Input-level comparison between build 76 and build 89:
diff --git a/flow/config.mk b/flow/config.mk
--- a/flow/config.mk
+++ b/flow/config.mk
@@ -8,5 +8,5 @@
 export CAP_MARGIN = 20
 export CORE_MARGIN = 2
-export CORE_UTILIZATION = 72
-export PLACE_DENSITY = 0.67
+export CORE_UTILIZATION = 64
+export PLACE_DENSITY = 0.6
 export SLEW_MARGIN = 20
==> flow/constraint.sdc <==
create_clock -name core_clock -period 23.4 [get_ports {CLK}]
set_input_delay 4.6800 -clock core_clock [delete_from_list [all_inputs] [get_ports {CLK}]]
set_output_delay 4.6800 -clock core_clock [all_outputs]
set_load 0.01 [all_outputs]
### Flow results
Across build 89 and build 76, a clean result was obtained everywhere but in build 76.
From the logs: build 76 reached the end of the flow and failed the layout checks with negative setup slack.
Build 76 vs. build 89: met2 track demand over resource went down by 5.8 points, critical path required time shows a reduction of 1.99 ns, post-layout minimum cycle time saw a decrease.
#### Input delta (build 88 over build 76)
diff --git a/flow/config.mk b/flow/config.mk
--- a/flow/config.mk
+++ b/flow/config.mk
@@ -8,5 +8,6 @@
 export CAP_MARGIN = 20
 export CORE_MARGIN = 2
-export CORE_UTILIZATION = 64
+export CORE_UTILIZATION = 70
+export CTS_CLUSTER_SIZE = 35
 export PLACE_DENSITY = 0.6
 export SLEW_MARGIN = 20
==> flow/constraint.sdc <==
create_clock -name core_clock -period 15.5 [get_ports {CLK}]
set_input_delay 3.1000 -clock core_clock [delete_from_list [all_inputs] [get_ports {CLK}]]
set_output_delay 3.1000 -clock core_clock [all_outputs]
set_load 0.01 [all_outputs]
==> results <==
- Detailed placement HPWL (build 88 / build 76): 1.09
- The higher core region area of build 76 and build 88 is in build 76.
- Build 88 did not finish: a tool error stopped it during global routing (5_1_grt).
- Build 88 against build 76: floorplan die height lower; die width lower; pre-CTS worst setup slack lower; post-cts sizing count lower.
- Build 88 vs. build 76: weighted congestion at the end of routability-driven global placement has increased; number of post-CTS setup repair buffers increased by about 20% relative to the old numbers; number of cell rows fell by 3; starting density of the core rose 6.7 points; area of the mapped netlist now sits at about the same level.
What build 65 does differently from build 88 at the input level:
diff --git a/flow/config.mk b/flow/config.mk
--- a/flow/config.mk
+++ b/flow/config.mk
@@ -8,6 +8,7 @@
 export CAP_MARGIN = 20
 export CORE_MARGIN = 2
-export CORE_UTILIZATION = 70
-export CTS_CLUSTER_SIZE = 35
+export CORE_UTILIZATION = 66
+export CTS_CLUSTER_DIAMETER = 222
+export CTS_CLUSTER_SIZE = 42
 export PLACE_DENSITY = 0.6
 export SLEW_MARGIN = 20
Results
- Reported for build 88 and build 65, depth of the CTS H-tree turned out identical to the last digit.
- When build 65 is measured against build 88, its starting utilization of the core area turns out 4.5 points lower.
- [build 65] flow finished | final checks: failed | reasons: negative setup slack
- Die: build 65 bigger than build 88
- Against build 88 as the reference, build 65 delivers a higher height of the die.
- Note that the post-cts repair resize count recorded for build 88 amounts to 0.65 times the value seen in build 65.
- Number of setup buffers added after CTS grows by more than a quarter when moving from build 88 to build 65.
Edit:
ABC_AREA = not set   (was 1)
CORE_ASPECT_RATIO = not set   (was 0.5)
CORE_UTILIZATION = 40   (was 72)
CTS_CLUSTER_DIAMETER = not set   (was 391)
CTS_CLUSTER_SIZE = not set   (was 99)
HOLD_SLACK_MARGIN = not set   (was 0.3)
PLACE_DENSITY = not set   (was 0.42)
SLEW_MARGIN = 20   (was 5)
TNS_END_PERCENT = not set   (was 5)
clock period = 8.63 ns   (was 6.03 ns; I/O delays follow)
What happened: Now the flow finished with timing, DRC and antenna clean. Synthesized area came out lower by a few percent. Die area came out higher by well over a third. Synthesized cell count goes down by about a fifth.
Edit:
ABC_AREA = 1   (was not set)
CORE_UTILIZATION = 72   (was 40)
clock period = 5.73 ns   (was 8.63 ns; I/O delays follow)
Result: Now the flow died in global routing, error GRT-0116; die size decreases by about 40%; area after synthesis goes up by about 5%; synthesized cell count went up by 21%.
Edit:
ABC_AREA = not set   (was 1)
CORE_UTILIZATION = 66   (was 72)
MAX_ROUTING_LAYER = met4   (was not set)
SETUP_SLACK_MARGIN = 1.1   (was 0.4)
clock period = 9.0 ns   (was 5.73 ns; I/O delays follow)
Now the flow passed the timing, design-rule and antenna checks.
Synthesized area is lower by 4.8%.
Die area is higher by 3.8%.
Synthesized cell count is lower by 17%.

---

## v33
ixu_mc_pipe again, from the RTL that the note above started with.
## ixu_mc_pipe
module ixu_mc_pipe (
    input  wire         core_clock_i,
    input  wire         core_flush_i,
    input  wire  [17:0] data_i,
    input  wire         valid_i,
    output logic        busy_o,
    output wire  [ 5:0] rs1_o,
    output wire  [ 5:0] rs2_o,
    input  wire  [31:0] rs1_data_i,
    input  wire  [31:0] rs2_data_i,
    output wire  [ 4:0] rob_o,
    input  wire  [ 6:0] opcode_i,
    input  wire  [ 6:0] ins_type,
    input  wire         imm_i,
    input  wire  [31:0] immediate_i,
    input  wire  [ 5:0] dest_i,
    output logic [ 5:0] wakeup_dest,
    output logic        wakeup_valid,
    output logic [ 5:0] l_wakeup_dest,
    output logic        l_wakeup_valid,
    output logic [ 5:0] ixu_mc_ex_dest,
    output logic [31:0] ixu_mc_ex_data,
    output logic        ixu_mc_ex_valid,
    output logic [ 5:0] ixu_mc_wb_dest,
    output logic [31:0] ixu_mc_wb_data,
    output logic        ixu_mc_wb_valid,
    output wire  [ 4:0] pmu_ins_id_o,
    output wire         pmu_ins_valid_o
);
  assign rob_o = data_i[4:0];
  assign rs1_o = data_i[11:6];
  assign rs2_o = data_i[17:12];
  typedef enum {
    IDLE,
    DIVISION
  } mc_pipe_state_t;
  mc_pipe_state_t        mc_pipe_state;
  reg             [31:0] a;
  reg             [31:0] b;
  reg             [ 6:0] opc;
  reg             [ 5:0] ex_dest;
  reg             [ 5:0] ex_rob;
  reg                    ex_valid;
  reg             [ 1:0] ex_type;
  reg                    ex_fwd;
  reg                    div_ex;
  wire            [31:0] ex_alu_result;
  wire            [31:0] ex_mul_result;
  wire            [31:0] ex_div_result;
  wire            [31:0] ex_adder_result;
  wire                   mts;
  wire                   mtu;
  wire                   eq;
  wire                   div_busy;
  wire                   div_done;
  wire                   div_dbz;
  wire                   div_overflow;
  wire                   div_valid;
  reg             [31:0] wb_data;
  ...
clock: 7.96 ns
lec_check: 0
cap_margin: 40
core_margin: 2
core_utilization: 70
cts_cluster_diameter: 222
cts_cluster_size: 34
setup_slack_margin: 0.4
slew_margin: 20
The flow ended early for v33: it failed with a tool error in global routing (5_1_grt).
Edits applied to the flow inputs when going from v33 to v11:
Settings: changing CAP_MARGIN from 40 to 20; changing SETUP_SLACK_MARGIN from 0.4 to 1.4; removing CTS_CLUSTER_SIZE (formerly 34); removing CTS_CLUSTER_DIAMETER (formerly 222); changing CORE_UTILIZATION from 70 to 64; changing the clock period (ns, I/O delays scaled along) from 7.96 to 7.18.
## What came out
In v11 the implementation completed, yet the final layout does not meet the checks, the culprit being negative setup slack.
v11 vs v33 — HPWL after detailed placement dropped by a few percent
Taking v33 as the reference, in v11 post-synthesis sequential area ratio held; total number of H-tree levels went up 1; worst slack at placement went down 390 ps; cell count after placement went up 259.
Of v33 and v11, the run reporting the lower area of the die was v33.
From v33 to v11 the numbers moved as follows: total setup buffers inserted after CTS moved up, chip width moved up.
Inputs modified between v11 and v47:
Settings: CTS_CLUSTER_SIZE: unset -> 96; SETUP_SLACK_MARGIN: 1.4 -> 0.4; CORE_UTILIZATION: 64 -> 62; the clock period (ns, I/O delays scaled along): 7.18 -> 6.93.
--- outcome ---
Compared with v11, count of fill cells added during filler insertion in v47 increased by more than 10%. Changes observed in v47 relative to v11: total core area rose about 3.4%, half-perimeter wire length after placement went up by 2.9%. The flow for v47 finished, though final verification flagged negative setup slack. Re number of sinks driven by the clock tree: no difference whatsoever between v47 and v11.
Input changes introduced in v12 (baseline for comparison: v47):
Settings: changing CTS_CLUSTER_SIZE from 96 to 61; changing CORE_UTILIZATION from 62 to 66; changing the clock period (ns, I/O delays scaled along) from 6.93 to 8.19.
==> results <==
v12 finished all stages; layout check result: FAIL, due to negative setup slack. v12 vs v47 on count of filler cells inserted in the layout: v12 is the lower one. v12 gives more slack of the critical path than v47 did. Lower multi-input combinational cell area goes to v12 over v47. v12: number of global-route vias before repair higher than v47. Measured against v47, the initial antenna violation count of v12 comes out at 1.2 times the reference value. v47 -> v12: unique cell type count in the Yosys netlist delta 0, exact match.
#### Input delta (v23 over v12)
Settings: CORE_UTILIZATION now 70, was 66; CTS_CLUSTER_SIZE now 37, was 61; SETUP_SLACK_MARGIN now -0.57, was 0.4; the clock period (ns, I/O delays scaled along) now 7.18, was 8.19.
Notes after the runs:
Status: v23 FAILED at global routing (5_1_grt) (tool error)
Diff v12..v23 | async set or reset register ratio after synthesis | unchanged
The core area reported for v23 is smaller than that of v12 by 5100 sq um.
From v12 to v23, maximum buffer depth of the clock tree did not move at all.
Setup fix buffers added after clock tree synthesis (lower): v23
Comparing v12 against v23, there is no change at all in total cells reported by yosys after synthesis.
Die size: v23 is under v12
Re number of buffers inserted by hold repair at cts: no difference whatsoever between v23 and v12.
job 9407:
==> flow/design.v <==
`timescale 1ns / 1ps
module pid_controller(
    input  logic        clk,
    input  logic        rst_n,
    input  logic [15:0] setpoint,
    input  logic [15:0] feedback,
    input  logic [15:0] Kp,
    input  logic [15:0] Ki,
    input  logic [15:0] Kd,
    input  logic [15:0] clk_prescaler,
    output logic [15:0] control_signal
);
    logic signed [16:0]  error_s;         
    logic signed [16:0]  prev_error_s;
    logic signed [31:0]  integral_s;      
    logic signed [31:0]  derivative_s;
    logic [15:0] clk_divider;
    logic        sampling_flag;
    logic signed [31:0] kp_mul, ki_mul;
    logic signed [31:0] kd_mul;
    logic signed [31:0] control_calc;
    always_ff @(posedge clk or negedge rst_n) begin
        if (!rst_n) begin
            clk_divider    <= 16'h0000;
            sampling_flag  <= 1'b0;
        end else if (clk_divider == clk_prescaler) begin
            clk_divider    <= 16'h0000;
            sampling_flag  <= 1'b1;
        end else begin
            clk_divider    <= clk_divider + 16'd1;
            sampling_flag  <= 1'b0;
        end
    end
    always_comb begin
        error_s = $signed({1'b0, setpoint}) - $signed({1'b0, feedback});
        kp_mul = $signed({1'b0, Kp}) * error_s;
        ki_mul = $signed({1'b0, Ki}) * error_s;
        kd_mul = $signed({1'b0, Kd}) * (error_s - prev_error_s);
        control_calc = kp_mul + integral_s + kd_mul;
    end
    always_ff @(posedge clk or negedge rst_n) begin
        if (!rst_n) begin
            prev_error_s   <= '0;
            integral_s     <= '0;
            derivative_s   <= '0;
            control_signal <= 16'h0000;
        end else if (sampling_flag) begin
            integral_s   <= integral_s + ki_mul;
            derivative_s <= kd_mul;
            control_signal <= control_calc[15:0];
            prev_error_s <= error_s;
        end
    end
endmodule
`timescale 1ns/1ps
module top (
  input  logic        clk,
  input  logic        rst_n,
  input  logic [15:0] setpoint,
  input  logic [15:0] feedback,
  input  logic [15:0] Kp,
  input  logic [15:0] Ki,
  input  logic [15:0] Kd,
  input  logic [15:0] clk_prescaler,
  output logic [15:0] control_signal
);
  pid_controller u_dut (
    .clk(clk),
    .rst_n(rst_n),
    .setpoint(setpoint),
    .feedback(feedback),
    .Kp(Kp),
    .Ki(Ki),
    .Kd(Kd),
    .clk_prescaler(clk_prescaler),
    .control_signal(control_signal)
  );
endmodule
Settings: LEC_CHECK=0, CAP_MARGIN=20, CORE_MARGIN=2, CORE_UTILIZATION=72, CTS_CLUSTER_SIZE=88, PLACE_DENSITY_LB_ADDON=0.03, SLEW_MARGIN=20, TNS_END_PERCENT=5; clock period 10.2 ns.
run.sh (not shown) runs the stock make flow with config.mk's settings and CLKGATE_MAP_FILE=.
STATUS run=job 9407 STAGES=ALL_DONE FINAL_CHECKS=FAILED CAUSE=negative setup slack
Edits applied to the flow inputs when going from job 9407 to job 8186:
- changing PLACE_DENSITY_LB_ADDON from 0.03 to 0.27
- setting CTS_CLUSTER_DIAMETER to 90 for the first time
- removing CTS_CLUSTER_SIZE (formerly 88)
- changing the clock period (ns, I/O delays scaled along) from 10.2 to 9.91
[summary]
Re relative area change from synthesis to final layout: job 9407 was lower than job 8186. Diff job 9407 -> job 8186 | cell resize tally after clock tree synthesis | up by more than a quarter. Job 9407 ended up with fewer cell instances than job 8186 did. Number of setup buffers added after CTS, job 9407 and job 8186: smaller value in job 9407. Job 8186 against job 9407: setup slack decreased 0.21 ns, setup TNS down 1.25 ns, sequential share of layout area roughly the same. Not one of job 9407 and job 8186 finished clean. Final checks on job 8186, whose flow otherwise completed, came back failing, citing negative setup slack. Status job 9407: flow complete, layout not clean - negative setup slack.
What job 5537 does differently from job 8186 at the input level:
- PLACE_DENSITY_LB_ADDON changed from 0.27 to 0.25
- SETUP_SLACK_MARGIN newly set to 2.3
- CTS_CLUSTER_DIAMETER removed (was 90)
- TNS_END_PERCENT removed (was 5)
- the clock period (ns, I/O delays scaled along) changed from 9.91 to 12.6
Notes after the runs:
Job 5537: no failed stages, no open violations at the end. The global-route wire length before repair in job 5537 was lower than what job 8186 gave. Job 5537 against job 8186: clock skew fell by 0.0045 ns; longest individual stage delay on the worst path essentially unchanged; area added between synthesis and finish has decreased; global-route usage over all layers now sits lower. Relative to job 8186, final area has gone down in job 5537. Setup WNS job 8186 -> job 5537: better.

§ Exercise
Retype the records above from the very first line down to the line with "Across build 89", keeping both of those lines. Include nothing beyond them.

§ Answer to this task
Input-level comparison between build 76 and build 89:
diff --git a/flow/config.mk b/flow/config.mk
--- a/flow/config.mk
+++ b/flow/config.mk
@@ -8,5 +8,5 @@
 export CAP_MARGIN = 20
 export CORE_MARGIN = 2
-export CORE_UTILIZATION = 72
-export PLACE_DENSITY = 0.67
+export CORE_UTILIZATION = 64
+export PLACE_DENSITY = 0.6
 export SLEW_MARGIN = 20
==> flow/constraint.sdc <==
create_clock -name core_clock -period 23.4 [get_ports {CLK}]
set_input_delay 4.6800 -clock core_clock [delete_from_list [all_inputs] [get_ports {CLK}]]
set_output_delay 4.6800 -clock core_clock [all_outputs]
set_load 0.01 [all_outputs]
### Flow results
Across build 89 and build 76, a clean result was obtained everywhere but in build 76.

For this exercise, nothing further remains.